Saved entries
#####

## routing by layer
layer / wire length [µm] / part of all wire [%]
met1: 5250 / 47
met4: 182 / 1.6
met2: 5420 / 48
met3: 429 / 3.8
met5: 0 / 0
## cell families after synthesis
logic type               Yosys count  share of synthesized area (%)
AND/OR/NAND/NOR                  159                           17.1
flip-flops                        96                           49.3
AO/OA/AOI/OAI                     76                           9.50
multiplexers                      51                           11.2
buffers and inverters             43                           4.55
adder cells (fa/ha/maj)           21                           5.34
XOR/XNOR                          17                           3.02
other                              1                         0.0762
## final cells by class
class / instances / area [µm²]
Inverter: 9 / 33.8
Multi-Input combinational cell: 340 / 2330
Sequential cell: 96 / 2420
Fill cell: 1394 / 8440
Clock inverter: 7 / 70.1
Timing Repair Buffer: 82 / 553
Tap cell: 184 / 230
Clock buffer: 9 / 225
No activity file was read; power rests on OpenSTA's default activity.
[src/design/qrst_pkg.sv]
// Constants and types shared by the quasi-resonant switch timing block.
package qrst_pkg;

    // ****************************************************************
    // Clock and timing
    // ****************************************************************
    localparam int CLK_PERIOD_NS   = 10;
    localparam int CNT_W           = 12;
    localparam int OFF_W           = 20;
    localparam int SUPP_LONG_NS    = 2500;
    localparam int SUPP_SHORT_NS   = 1000;
    localparam int LEB_NS          = 220;
    localparam int MAX_ON_NS       = 25000;
    localparam int SW_BLANK_NS     = 190;
    localparam int OVP_BLANK_NS    = 5000;
    localparam int BEB_NS          = 20000;
    localparam int MAX_OFF_NS      = 50000;
    // Least times round up, longest times round down.
    localparam logic [CNT_W-1:0] SUPP_LONG_CYC =
        12'((SUPP_LONG_NS + CLK_PERIOD_NS - 1) / CLK_PERIOD_NS);
    localparam logic [CNT_W-1:0] SUPP_SHORT_CYC =
        12'((SUPP_SHORT_NS + CLK_PERIOD_NS - 1) / CLK_PERIOD_NS);
    localparam logic [CNT_W-1:0] LEB_CYC =
        12'((LEB_NS + CLK_PERIOD_NS - 1) / CLK_PERIOD_NS);
    localparam logic [CNT_W-1:0] MAX_ON_CYC =
        12'(MAX_ON_NS / CLK_PERIOD_NS);
    localparam logic [CNT_W-1:0] SW_BLANK_CYC =
        12'((SW_BLANK_NS + CLK_PERIOD_NS - 1) / CLK_PERIOD_NS);
    localparam logic [CNT_W-1:0] OVP_BLANK_CYC =
        12'((OVP_BLANK_NS + CLK_PERIOD_NS - 1) / CLK_PERIOD_NS);
    localparam logic [CNT_W-1:0] BEB_CYC =
        12'((BEB_NS + CLK_PERIOD_NS - 1) / CLK_PERIOD_NS);
    localparam int MAX_OFF_CYC_DFLT = MAX_OFF_NS / CLK_PERIOD_NS;

    // ****************************************************************
    // Counters
    // ****************************************************************
    localparam logic [2:0] VALLEY_MAX = 3'h7;
    localparam logic [2:0] UDC_MIN    = 3'h1;
    localparam logic [2:0] UDC_RST    = 3'h1;

    // ****************************************************************
    // Register map and fields
    // ****************************************************************
    localparam logic [5:0] CTRL_OFS     = 6'h00;
    localparam logic [5:0] VREQ_OFS     = 6'h04;
    localparam logic [5:0] STATUS_OFS   = 6'h08;
    localparam logic [5:0] IRQ_STAT_OFS = 6'h0C;
    localparam logic [5:0] IRQ_EN_OFS   = 6'h10;
    localparam logic [5:0] IRQ_CLR_OFS  = 6'h14;
    localparam int CTRL_RUN_BIT   = 0;
    localparam int CTRL_BCLR_BIT  = 1;
    localparam int ST_STATE_LSB   = 0;
    localparam int ST_GATE_BIT    = 2;
    localparam int ST_LATCH_BIT   = 3;
    localparam int ST_BURST_BIT   = 4;
    localparam int ST_VALLEY_LSB  = 8;
    localparam int ST_UDC_LSB     = 12;
    localparam int ST_OFS_LSB     = 16;
    localparam int IRQ_W          = 4;
    localparam int IRQ_ON_BIT     = 0;
    localparam int IRQ_OFF_BIT    = 1;
    localparam int IRQ_LATCH_BIT  = 2;
    localparam int IRQ_BURST_BIT  = 3;

    // ****************************************************************
    // Types
    // ****************************************************************
    typedef enum logic [1:0] {
        ST_WAIT  = 2'b00,
        ST_SUPP  = 2'b01,
        ST_ON    = 2'b10,
        ST_LATCH = 2'b11
    } qrst_state_e;

    typedef struct packed {
        logic zc_cross;
        logic ovp;
        logic supp_hi;
        logic cs_pwm;
        logic cs_limit;
        logic sw_short;
        logic fb_burst;
        logic fb_over;
    } qrst_cmp_s;

endpackage : qrst_pkg
<file path="config.mk">
export PLATFORM = sky130hd
export DESIGN_NAME = byte_bit_op_execute
export DESIGN_NICKNAME = d
export VERILOG_FILES = /design/src/inc/bitop_pkg.sv /design/src/hdl/byte_bit_op_execute.sv /design/src/hdl/cycle_phase.sv
export SDC_FILE = /design/constraint.sdc
export NUM_CORES = 1
export LEC_CHECK = 0
export ABC_AREA = 1
export ABC_CLOCK_PERIOD_IN_PS = 9100
export BUFFER_PORTS_ARGS = -buffer_cell sky130_fd_sc_hd__buf_2
export CAP_MARGIN = 10
export CELL_PAD_IN_SITES_DETAIL_PLACEMENT = 1
export CELL_PAD_IN_SITES_GLOBAL_PLACEMENT = 1
export CORE_MARGIN = 2
export CORE_UTILIZATION = 54
export CTS_BUF_LIST = sky130_fd_sc_hd__clkbuf_2
export DETAILED_ROUTE_END_ITERATION = 10
export GPL_TIMING_DRIVEN = 0
export HOLD_SLACK_MARGIN = 0.06
export PLACE_DENSITY_LB_ADDON = 0.1
export SYNTH_ARGS = -nofsm -noshare
export SYNTH_HDL_FRONTEND = slang
export SYNTH_SLANG_ARGS = --single-unit
</file>
<file path="constraint.sdc">
create_clock -name clk -period 9.1 [get_ports clk]
set_input_delay 0.455 -clock clk [delete_from_list [all_inputs] [get_ports clk]]
set_output_delay 0.455 -clock clk [all_outputs]
set_load 0.03 [all_outputs]
</file>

#####

(WORK TASK):
Tally up the lines above containing "class"; the number is the full answer.

(ANSWER TO THIS PROBLEM):
2